Excerpts from a dataset →
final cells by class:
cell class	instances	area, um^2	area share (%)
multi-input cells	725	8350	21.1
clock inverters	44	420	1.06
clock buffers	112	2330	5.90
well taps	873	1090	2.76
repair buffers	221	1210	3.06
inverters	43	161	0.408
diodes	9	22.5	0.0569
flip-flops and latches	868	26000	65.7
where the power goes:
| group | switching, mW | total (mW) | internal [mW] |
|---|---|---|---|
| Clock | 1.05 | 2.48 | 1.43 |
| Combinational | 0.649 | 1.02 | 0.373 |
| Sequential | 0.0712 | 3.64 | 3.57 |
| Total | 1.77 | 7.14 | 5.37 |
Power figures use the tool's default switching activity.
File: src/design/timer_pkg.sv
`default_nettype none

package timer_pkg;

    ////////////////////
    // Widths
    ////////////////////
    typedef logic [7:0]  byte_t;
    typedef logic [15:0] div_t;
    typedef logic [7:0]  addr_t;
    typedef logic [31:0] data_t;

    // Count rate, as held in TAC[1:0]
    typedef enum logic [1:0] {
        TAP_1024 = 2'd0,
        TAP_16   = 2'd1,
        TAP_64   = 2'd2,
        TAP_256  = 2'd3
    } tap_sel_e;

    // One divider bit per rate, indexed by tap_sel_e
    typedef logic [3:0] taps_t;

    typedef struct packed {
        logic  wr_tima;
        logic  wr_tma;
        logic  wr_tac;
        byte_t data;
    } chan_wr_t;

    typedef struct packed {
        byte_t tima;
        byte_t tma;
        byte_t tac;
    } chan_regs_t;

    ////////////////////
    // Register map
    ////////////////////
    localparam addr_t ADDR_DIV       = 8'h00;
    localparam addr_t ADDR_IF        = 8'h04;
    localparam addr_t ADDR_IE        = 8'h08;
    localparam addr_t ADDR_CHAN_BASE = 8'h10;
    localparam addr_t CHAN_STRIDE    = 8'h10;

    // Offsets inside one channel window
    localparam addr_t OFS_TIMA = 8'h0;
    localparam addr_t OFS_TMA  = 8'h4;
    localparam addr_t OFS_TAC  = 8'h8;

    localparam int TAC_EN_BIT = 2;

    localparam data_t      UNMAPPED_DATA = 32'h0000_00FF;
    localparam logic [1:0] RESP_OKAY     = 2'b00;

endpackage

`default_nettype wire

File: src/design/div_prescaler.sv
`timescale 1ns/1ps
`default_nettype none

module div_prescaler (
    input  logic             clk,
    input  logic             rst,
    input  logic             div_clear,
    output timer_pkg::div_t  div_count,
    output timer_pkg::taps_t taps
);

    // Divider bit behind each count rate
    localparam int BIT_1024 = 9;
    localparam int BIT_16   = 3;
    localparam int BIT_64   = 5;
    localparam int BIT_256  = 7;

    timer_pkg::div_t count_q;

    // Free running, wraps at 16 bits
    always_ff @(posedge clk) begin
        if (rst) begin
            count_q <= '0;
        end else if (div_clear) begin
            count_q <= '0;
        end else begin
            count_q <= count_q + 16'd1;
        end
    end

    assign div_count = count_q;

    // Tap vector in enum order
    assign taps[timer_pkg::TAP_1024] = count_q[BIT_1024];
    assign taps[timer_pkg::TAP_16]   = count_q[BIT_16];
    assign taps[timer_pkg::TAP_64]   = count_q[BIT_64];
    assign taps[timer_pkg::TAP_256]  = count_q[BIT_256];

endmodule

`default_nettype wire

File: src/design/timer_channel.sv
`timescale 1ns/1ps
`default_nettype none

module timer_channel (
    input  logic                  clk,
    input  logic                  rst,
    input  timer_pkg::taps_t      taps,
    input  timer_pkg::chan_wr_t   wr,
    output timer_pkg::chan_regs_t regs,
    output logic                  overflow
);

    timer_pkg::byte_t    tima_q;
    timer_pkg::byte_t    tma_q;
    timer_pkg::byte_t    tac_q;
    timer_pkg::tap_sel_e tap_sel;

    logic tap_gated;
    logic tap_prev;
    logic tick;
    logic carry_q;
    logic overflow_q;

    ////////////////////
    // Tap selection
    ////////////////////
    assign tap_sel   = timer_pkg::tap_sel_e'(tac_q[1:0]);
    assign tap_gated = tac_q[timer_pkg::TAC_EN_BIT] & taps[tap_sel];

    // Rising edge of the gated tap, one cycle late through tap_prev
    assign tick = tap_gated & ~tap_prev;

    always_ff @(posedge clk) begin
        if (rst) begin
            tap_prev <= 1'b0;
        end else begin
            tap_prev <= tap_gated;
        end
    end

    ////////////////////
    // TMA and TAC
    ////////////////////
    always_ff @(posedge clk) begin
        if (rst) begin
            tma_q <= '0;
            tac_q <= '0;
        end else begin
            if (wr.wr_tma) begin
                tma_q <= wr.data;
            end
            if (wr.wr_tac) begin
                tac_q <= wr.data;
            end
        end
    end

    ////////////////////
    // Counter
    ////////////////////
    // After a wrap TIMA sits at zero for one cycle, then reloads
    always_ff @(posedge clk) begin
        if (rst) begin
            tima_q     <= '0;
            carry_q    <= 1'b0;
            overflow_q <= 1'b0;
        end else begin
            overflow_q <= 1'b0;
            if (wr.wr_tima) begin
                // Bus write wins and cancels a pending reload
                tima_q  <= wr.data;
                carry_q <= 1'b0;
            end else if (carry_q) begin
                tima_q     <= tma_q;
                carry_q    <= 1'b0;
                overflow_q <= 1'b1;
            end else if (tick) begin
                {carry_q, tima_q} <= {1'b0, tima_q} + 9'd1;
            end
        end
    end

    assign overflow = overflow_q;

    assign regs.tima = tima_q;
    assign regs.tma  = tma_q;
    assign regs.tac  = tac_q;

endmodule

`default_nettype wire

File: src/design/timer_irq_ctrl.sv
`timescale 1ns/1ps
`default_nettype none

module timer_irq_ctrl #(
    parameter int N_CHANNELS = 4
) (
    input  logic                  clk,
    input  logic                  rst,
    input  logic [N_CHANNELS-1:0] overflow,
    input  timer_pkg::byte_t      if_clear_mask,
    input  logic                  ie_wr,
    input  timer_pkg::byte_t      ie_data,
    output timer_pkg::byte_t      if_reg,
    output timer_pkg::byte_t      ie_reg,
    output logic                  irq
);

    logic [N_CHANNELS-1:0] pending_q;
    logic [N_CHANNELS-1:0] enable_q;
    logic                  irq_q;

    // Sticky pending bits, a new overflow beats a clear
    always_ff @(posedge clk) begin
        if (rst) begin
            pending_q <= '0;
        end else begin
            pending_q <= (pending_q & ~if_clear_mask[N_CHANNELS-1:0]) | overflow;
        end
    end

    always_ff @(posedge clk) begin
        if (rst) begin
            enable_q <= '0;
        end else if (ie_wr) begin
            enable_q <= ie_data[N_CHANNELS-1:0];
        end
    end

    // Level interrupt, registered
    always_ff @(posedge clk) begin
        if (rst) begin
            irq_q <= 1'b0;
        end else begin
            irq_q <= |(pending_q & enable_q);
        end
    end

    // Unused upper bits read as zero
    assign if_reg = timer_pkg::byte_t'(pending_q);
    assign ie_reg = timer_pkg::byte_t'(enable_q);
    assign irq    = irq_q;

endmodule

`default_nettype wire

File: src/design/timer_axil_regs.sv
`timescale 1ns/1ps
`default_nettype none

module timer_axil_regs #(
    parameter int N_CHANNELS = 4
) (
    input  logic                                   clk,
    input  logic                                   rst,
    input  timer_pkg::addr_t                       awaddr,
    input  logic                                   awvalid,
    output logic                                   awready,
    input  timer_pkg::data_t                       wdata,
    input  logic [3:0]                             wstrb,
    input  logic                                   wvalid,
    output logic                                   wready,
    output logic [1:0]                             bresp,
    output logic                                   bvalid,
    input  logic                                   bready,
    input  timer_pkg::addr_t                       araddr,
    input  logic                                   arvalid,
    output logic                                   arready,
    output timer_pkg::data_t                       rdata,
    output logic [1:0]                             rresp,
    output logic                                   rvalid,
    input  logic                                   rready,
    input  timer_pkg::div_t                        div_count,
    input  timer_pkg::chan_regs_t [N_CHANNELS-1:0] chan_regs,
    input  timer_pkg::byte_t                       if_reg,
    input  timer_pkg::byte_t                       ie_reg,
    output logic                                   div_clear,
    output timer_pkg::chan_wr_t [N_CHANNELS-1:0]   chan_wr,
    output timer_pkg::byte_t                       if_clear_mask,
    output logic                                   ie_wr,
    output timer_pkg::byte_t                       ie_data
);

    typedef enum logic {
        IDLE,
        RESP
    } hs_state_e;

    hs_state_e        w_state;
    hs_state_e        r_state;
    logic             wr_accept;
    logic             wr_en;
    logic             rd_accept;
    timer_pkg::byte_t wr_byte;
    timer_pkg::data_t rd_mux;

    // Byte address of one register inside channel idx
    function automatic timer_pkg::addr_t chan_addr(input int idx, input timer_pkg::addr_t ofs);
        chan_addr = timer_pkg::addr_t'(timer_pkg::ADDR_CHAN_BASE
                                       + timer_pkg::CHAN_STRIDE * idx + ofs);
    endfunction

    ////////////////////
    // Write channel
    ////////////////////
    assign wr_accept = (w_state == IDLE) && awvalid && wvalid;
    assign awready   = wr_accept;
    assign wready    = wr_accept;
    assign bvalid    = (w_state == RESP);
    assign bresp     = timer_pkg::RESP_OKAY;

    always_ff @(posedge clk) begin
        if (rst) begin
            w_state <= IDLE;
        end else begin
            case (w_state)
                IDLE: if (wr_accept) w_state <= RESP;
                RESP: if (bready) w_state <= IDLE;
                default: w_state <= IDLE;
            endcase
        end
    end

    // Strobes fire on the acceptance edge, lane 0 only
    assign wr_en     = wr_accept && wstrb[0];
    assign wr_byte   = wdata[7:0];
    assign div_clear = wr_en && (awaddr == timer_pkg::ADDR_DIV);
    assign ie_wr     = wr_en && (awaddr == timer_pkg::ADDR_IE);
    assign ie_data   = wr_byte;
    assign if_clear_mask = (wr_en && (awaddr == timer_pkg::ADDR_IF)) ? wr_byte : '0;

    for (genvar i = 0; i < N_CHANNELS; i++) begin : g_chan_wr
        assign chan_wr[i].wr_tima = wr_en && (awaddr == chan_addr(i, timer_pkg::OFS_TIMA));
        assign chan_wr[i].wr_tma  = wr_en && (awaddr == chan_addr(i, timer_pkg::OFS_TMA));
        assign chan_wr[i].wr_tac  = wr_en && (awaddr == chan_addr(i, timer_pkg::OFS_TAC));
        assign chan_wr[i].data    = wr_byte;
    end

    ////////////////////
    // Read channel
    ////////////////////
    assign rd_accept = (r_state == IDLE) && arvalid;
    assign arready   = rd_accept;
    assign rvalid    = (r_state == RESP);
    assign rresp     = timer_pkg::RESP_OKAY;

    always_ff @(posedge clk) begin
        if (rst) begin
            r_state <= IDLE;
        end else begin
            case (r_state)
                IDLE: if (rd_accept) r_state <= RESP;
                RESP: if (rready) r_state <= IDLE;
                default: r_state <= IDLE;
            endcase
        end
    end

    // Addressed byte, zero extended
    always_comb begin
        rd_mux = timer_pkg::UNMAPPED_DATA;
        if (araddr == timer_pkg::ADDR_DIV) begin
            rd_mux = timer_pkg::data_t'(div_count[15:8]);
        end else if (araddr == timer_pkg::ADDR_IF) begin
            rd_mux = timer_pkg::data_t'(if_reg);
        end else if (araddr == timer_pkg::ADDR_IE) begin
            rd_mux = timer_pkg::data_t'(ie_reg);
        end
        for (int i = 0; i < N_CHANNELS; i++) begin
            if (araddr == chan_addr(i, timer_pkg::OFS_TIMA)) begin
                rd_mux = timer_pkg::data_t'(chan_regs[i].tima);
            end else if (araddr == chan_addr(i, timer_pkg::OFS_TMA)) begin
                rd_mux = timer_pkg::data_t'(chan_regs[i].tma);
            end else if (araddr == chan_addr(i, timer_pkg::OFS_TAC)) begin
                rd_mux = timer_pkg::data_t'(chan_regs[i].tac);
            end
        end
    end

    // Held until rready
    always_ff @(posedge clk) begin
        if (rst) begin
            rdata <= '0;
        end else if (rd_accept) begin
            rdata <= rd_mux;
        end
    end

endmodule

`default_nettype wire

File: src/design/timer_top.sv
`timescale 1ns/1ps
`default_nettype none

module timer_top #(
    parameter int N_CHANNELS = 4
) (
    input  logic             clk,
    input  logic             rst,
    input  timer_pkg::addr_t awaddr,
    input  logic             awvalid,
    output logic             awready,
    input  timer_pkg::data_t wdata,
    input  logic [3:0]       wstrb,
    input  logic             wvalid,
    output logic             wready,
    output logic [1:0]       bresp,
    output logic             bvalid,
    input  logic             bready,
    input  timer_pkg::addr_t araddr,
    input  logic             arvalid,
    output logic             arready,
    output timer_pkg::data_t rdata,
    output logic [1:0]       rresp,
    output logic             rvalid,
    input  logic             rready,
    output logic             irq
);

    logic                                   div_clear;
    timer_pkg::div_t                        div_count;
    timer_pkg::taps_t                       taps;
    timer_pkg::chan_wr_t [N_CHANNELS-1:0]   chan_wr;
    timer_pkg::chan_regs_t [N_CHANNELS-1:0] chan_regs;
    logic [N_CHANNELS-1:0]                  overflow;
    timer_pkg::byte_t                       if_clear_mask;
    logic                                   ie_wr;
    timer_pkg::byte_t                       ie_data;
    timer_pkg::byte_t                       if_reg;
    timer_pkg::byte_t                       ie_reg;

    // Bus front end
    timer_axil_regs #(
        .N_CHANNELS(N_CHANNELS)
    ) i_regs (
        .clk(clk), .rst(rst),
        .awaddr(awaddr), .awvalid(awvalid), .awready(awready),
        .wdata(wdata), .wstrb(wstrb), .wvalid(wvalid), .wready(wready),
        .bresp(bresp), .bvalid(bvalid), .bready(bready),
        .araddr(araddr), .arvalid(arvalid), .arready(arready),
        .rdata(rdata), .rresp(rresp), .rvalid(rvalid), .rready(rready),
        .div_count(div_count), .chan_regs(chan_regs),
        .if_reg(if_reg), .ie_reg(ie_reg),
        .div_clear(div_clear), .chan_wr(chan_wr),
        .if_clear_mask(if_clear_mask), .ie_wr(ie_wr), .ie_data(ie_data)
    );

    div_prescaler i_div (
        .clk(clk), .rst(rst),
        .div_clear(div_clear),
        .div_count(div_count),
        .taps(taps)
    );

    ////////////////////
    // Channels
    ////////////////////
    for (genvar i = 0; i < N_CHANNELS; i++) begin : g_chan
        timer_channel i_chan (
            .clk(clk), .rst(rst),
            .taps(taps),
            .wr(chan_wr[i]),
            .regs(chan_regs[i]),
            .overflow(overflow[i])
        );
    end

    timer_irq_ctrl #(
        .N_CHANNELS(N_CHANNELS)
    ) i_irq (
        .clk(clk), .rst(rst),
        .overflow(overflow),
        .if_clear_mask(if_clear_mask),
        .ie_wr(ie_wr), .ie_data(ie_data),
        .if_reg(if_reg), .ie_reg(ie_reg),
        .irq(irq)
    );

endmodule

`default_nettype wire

Exercise →
Working through the records, find each line containing the word "cells" and copy it.

Solution to the exercise →
final cells by class:
multi-input cells	725	8350	21.1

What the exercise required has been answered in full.